Although 4 decades had passed since we left the Arctic, Laurie never forgot the many villagers who shaped her childhood. She was determined to find an Iñupiat artist to create a cover image that would authentically reflect our chosen bear woman myth. 

An Eskimo man and woman fight at hunting camp. He slaps her and she runs away. The next day he goes to find her. Before he can say he’s sorry, she rears up and turns into a bear. The bear is wearing her parka. She brushes away the bear skin from her face and underneath is her human face. She says, “Now you want to fight?”

We began our search by promoting a cover art competition through the University of Alaska’s Native Art Center in Fairbanks. Although we received considerable support from the Art Center’s staff, we were unsuccessful in attracting any student applicants.

Laurie was not ready to give up, but I was discouraged. After spending a decade writing and rewriting my book, I was anxious to cross the finish line. So I convinced her that it wasn’t necessary to work with someone familiar with the Arctic, and contacted an artist closer to home whose work showed potential. In a few short weeks, however, it became clear that we weren’t in sync. Her cover art included mountains and trees even after I had explained that neither existed on the North Slope. To her credit, she researched Inuit women’s parkas online but came up with an image typical of those worn in Canada rather than northern Alaska. Ultimately, I realized her vision and mine were never going to match. I was ready to renew our search for an Iñupiat artist. 
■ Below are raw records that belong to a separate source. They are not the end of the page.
**src/hdl/pgcc_pkg.sv**
```systemverilog
// Package of constants and types for the packet generator and CRC checker block.
package pgcc_pkg;

    // ------------------------------------------------------------------
    // Register map.
    // ------------------------------------------------------------------
    localparam logic [4:0]  REG_GEN_CTRL  = 5'h10;
    localparam logic [4:0]  REG_CHK_CNT   = 5'h11;
    localparam logic [4:0]  REG_CHK_CTRL  = 5'h12;
    localparam logic [4:0]  REG_GEN_IPG   = 5'h13;
    localparam logic [4:0]  REG_SW_RESET  = 5'h14;
    localparam logic [4:0]  REG_IRQ_STAT  = 5'h15;
    localparam logic [4:0]  REG_IRQ_MASK  = 5'h16;

    // ------------------------------------------------------------------
    // Field positions and reset values.
    // ------------------------------------------------------------------
    localparam int          GEN_BURST_LSB = 8;
    localparam int          GEN_SEL_LSB   = 5;
    localparam int          GEN_TRIG_BIT  = 4;
    localparam int          GEN_HOLD_BIT  = 3;
    localparam int          GEN_PAY_BIT   = 2;
    localparam int          GEN_LEN_BIT   = 1;
    localparam int          GEN_ERR_BIT   = 0;
    localparam int          CHK_CLR_BIT   = 4;
    localparam int          SW_RESET_BIT  = 15;
    localparam logic [7:0]  IPG_RESET     = 8'h0C;
    localparam logic [7:0]  CNT_MAX       = 8'hFF;

    // Interface select codes shared by generator and checker.
    localparam logic [2:0]  SEL_NONE      = 3'h0;
    localparam logic [2:0]  SEL_COPPER    = 3'h2;
    localparam logic [2:0]  SEL_SERIAL    = 3'h4;
    localparam logic [2:0]  SEL_PARALLEL  = 3'h6;

    // ------------------------------------------------------------------
    // Frame constants.
    // ------------------------------------------------------------------
    localparam logic [10:0] LEN_SHORT     = 11'h040;
    localparam logic [10:0] LEN_LONG      = 11'h5EE;
    localparam logic [7:0]  PAT_A         = 8'h5A;
    localparam logic [7:0]  PAT_B         = 8'hA5;
    localparam logic [31:0] CRC_INIT      = 32'hFFFFFFFF;
    localparam logic [31:0] CRC_POLY_R    = 32'hEDB88320;
    localparam logic [31:0] CRC_RESIDUE   = 32'hDEBB20E3;
    localparam logic [15:0] LFSR_SEED     = 16'hACE1;

    // Generator states.
    typedef enum logic [2:0] {
        GS_IDLE = 3'b001,
        GS_DATA = 3'b010,
        GS_GAP  = 3'b100
    } pgcc_gstate_t;

endpackage

```
**src/hdl/pgcc_top.sv**
```systemverilog
// Packet generator and CRC checker self-test logic.
//
// Implementation choice: the address-and-strobe port.
`timescale 1ns/100ps

module pgcc_top (
    // Clock, reset and enable.
    input  wire logic        clock,
    input  wire logic        rstn,
    input  wire logic        clkEn,
    // Register port.
    input  wire logic [4:0]  regAddr,
    input  wire logic [15:0] regWdata,
    input  wire logic        regWr,
    input  wire logic        regRd,
    output logic      [15:0] regRdata,
    // Generated byte stream toward the selected interface.
    output logic      [7:0]  txData,
    output logic             txValid,
    output logic             txSymErr,
    output logic      [2:0]  txSel,
    // Received byte stream from the selected interface.
    input  wire logic [7:0]  rxData,
    input  wire logic        rxValid,
    input  wire logic [2:0]  rxSrc,
    // Interrupt.
    output logic             irq
);

    // ------------------------------------------------------------------
    // State record.
    // ------------------------------------------------------------------
    typedef struct packed {
        logic [7:0]            burst;
        logic [2:0]            genSel;
        logic                  done;
        logic                  hold;
        logic                  payPat;
        logic                  lenLong;
        logic                  errInj;
        logic [7:0]            ipg;
        logic [2:0]            chkSel;
        logic [7:0]            pktCnt;
        logic [7:0]            crcCnt;
        logic [1:0]            irqStat;
        logic [1:0]            irqMask;
        pgcc_pkg::pgcc_gstate_t gst;
        logic [10:0]           byteIdx;
        logic [7:0]            sent;
        logic [8:0]            gapCnt;
        logic [31:0]           txCrc;
        logic [15:0]           lfsr;
        logic [31:0]           rxCrc;
        logic                  rxBusy;
        logic [7:0]            txData;
        logic                  txValid;
        logic                  txSymErr;
        logic [15:0]           rdata;
    } pgcc_state_t;

    pgcc_state_t st_ff;
    pgcc_state_t nxt_st;

    // ------------------------------------------------------------------
    // Helpers.
    // ------------------------------------------------------------------

    // One byte step of the reflected CRC-32 used for the frame check sequence.
    function automatic logic [31:0] crcByte(input logic [31:0] c, input logic [7:0] d);
        logic [31:0] r;
        r = c ^ {24'h000000, d};
        for (int i = 0; i < 8; i++) begin
            r = r[0] ? ((r >> 1) ^ pgcc_pkg::CRC_POLY_R) : (r >> 1);
        end
        return r;
    endfunction

    // True for the three documented interface codes.
    function automatic logic selValid(input logic [2:0] s);
        return (s == pgcc_pkg::SEL_COPPER) || (s == pgcc_pkg::SEL_SERIAL) ||
               (s == pgcc_pkg::SEL_PARALLEL);
    endfunction

    // ------------------------------------------------------------------
    // Next-state logic.
    // ------------------------------------------------------------------
    logic [10:0] frameLen;
    logic [7:0]  payByte;
    logic [7:0]  fcsByte;
    logic [10:0] fcsOff;
    logic [31:0] fcs;
    logic        rxEnd;
    logic        rxMatch;
    logic        wrGen;
    logic        trigReq;
    logic        frameDoneEv;
    logic        runDoneEv;

    always_comb begin
        nxt_st      = st_ff;
        wrGen       = regWr && (regAddr == pgcc_pkg::REG_GEN_CTRL);
        frameLen    = st_ff.lenLong ? pgcc_pkg::LEN_LONG : pgcc_pkg::LEN_SHORT;
        payByte     = st_ff.payPat ? (st_ff.byteIdx[0] ? pgcc_pkg::PAT_B : pgcc_pkg::PAT_A)
                                   : st_ff.lfsr[7:0];
        fcs         = ~st_ff.txCrc ^ {31'h00000000, st_ff.errInj};
        // FCS bytes are picked by their distance from the frame end, because a long frame
        // does not start its FCS on a four-byte boundary.
        fcsOff      = st_ff.byteIdx - (frameLen - 11'h004);
        case (fcsOff[1:0])
            2'h0:    fcsByte = fcs[7:0];
            2'h1:    fcsByte = fcs[15:8];
            2'h2:    fcsByte = fcs[23:16];
            default: fcsByte = fcs[31:24];
        endcase
        frameDoneEv = 1'b0;
        runDoneEv   = 1'b0;
        trigReq     = 1'b0;
        rxEnd       = 1'b0;
        rxMatch     = 1'b0;

        // Free-running payload source, advanced on every enabled cycle.
        nxt_st.lfsr = {st_ff.lfsr[14:0], st_ff.lfsr[15] ^ st_ff.lfsr[13] ^ st_ff.lfsr[12] ^ st_ff.lfsr[10]};

        // Register writes. The trigger bit only acts while the run is done.
        if (wrGen) begin
            nxt_st.burst   = regWdata[pgcc_pkg::GEN_BURST_LSB +: 8];
            nxt_st.genSel  = regWdata[pgcc_pkg::GEN_SEL_LSB +: 3];
            nxt_st.hold    = regWdata[pgcc_pkg::GEN_HOLD_BIT];
            nxt_st.payPat  = regWdata[pgcc_pkg::GEN_PAY_BIT];
            nxt_st.lenLong = regWdata[pgcc_pkg::GEN_LEN_BIT];
            nxt_st.errInj  = regWdata[pgcc_pkg::GEN_ERR_BIT];
            trigReq = st_ff.done && !regWdata[pgcc_pkg::GEN_TRIG_BIT];
        end
        if (regWr && (regAddr == pgcc_pkg::REG_GEN_IPG)) begin
            nxt_st.ipg = regWdata[7:0];
        end
        if (regWr && (regAddr == pgcc_pkg::REG_CHK_CTRL)) begin
            nxt_st.chkSel = regWdata[2:0];
        end
        if (regWr && (regAddr == pgcc_pkg::REG_IRQ_MASK)) begin
            nxt_st.irqMask = regWdata[1:0];
        end
        if (regWr && (regAddr == pgcc_pkg::REG_IRQ_STAT)) begin
            nxt_st.irqStat = st_ff.irqStat & ~regWdata[1:0];
        end

        // Generator sequencer: frame bytes, then FCS, then the gap.
        case (st_ff.gst)
            pgcc_pkg::GS_IDLE: begin
                nxt_st.txValid  = 1'b0;
                nxt_st.txSymErr = 1'b0;
                // A new configuration write that starts a run also counts as a trigger.
                if (wrGen && selValid(regWdata[pgcc_pkg::GEN_SEL_LSB +: 3]) && !st_ff.done) begin
                    trigReq = 1'b1;
                end
                if (trigReq && selValid(nxt_st.genSel) && nxt_st.hold
                    && (nxt_st.burst != 8'h00)) begin
                    nxt_st.done    = 1'b0;
                    nxt_st.gst     = pgcc_pkg::GS_DATA;
                    nxt_st.byteIdx = 11'h000;
                    nxt_st.sent    = 8'h00;
                    nxt_st.txCrc   = pgcc_pkg::CRC_INIT;
                end else if (wrGen && selValid(regWdata[pgcc_pkg::GEN_SEL_LSB +: 3])
                             && !regWdata[pgcc_pkg::GEN_HOLD_BIT]) begin
                    // Self-clearing mode runs as soon as an interface is chosen.
                    nxt_st.done    = 1'b0;
                    nxt_st.gst     = pgcc_pkg::GS_DATA;
                    nxt_st.byteIdx = 11'h000;
                    nxt_st.sent    = 8'h00;
                    nxt_st.txCrc   = pgcc_pkg::CRC_INIT;
                end
            end
            pgcc_pkg::GS_DATA: begin
                nxt_st.txValid  = 1'b1;
                nxt_st.txSymErr = 1'b0;
                nxt_st.byteIdx  = st_ff.byteIdx + 11'h001;
                if (st_ff.byteIdx < frameLen - 11'h004) begin
                    nxt_st.txData = payByte;
                    nxt_st.txCrc  = crcByte(st_ff.txCrc, payByte);
                end else begin
                    nxt_st.txData = fcsByte;
                    // Symbol error is flagged on the last FCS byte of an errored frame.
                    nxt_st.txSymErr = st_ff.errInj && (st_ff.byteIdx == frameLen - 11'h001);
                end
                if (st_ff.byteIdx == frameLen - 11'h001) begin
                    nxt_st.gst    = pgcc_pkg::GS_GAP;
                    nxt_st.gapCnt = {1'b0, st_ff.ipg} + 9'h001;
                    frameDoneEv   = 1'b1;
                    if (st_ff.burst != 8'h00) begin
                        nxt_st.sent = st_ff.sent + 8'h01;
                    end
                end
            end
            pgcc_pkg::GS_GAP: begin
                nxt_st.txValid  = 1'b0;
                nxt_st.txSymErr = 1'b0;
                nxt_st.gapCnt   = st_ff.gapCnt - 9'h001;
                if (st_ff.gapCnt <= 9'h001) begin
                    if ((st_ff.burst != 8'h00) && (st_ff.sent >= st_ff.burst)) begin
                        nxt_st.gst  = pgcc_pkg::GS_IDLE;
                        nxt_st.done = 1'b1;
                        runDoneEv   = 1'b1;
                        if (!st_ff.hold) begin
                            nxt_st.genSel = pgcc_pkg::SEL_NONE;
                        end
                    end else if (st_ff.genSel == pgcc_pkg::SEL_NONE) begin
                        nxt_st.gst  = pgcc_pkg::GS_IDLE;
                        nxt_st.done = 1'b1;
                    end else begin
                        nxt_st.gst     = pgcc_pkg::GS_DATA;
                        nxt_st.byteIdx = 11'h000;
                        nxt_st.txCrc   = pgcc_pkg::CRC_INIT;
                    end
                end
            end
            default: begin
                nxt_st.gst = pgcc_pkg::GS_IDLE;
            end
        endcase

        // Checker: fold bytes into the CRC and close the frame when valid drops.
        if (rxValid && (rxSrc == st_ff.chkSel) && selValid(st_ff.chkSel)) begin
            nxt_st.rxCrc  = crcByte(st_ff.rxBusy ? st_ff.rxCrc : pgcc_pkg::CRC_INIT, rxData);
            nxt_st.rxBusy = 1'b1;
        end else if (st_ff.rxBusy) begin
            nxt_st.rxBusy = 1'b0;
            rxEnd         = 1'b1;
            rxMatch       = (st_ff.rxCrc == pgcc_pkg::CRC_RESIDUE);
        end
        if (rxEnd) begin
            if (st_ff.pktCnt != pgcc_pkg::CNT_MAX) begin
                nxt_st.pktCnt = st_ff.pktCnt + 8'h01;
            end
            if (!rxMatch && (st_ff.crcCnt != pgcc_pkg::CNT_MAX)) begin
                nxt_st.crcCnt = st_ff.crcCnt + 8'h01;
            end
        end
        if ((regWr && (regAddr == pgcc_pkg::REG_CHK_CTRL) && regWdata[pgcc_pkg::CHK_CLR_BIT])
            || (nxt_st.chkSel == pgcc_pkg::SEL_NONE)) begin
            nxt_st.pktCnt = 8'h00;
            nxt_st.crcCnt = 8'h00;
            nxt_st.rxBusy = 1'b0;
        end

        // Sticky events: set wins over a same-cycle clear.
        nxt_st.irqStat = nxt_st.irqStat | {runDoneEv, rxEnd && !rxMatch};

        // Read data, valid only in the cycle after the strobe.
        nxt_st.rdata = 16'h0000;
        if (regRd) begin
            case (regAddr)
                pgcc_pkg::REG_GEN_CTRL: nxt_st.rdata = {st_ff.burst, st_ff.genSel, st_ff.done,
                                                         st_ff.hold, st_ff.payPat, st_ff.lenLong,
                                                         st_ff.errInj};
                pgcc_pkg::REG_CHK_CNT:  nxt_st.rdata = {st_ff.pktCnt, st_ff.crcCnt};
                pgcc_pkg::REG_CHK_CTRL: nxt_st.rdata = {13'h0000, st_ff.chkSel};
                pgcc_pkg::REG_GEN_IPG:  nxt_st.rdata = {8'h00, st_ff.ipg};
                pgcc_pkg::REG_IRQ_STAT: nxt_st.rdata = {14'h0000, st_ff.irqStat};
                pgcc_pkg::REG_IRQ_MASK: nxt_st.rdata = {14'h0000, st_ff.irqMask};
                default:                nxt_st.rdata = 16'h0000;
            endcase
        end
    end

    // ------------------------------------------------------------------
    // State register.
    // ------------------------------------------------------------------

    // Hard reset and the software reset bit both return every field to its default.
    // The software reset bit reads back zero because its address is not decoded for reads.
    always_ff @(posedge clock) begin
        if (!rstn) begin
            st_ff          <= '0;
            st_ff.gst      <= pgcc_pkg::GS_IDLE;
            st_ff.ipg      <= pgcc_pkg::IPG_RESET;
            st_ff.lfsr     <= pgcc_pkg::LFSR_SEED;
            st_ff.done     <= 1'b1;
        end else if (clkEn) begin
            if (regWr && (regAddr == pgcc_pkg::REG_SW_RESET) && regWdata[pgcc_pkg::SW_RESET_BIT]) begin
                st_ff      <= '0;
                st_ff.gst  <= pgcc_pkg::GS_IDLE;
                st_ff.ipg  <= pgcc_pkg::IPG_RESET;
                st_ff.lfsr <= pgcc_pkg::LFSR_SEED;
                st_ff.done <= 1'b1;
            end else begin
                st_ff      <= nxt_st;
            end
        end
    end

    // ------------------------------------------------------------------
    // Outputs.
    // ------------------------------------------------------------------
    assign regRdata = st_ff.rdata;
    assign txData   = st_ff.txData;
    assign txValid  = st_ff.txValid;
    assign txSymErr = st_ff.txSymErr;
    assign txSel    = st_ff.genSel;
    assign irq      = |(st_ff.irqStat & st_ff.irqMask);

endmodule

```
After contacting several museums and colleges in Alaska to no avail, I remembered a little girl, Colleen Akpik, one of Laurie’s childhood friends. It seemed a long shot, but I hoped not only to find her, but that she might remember Laurie. So I googled, Colleen Akpik, her age, Barrow, Alaska. As luck would have it, her name popped up as Colleen Akpik-Lemen, Deputy Director of the Iñupiat Heritage Center in Barrow. Bingo! She was not only still there, but managing a center whose mission is to preserve Iñupiat culture. 

I picked up the phone and called her. When I heard her voice, I was so excited I could hardly breathe. She not only remembered Laurie, she told me she’d just been reminiscing about our family. So after bringing her up to date on Laurie’s life, I told her I needed her help to find an Iñupiat artist to illustrate the cover of my book. She immediately said, “I have two artists in mind. Let me get back with you.” She did and by Christmas, Laurie and I began working with Britt’Nee Kivliqtaruq Brower, a 22 year old artist living in Anchorage, who had family ties to Barrow.

From December through April, Britt’Nee, Laurie and I communicated long distance to achieve the bear woman image I envisioned. The process involved continuous emails between the three of us. We would suggest a change, she would incorporate our suggestion, and we’d determine whether or not it worked.  Most importantly, I relied on her personal understanding of Iñupiat mythology to create an authentic and engaging bear woman image. At one point, she literally went the extra mile by photographing fresh polar bear foot prints in the snow near Barrow to authenticate her depiction of bear prints on the cover. 

Throughout the months of collaboration, Inword Publisher’s design expert, Bhakti-rasa, proposed numerous styles for the title, back ground, placement of the bear woman image, polar bear foot prints, and back cover information. As a title is the most important element on any cover, we spent weeks reviewing numerous typefaces, fonts, sizes, colors and placements of the words Bear Woman Rising before one we all loved surfaced. Full disclaimer, Bhakti-rasa came up with the brilliant teaser subtitle, Two Women One Journey. 

Looking back, the free exchange of ideas and the mutual respect between author, artist and designer culminated in the birth of our final cover. The “aha” moment we all shared when Inword Publishing delivered Bear Woman Rising was well worth the nine month gestation period. 
*China CEO II: Voices of Experience by Juan Antonio Fernandez and Laurie Underwood. 2020, John Wiley & Sons.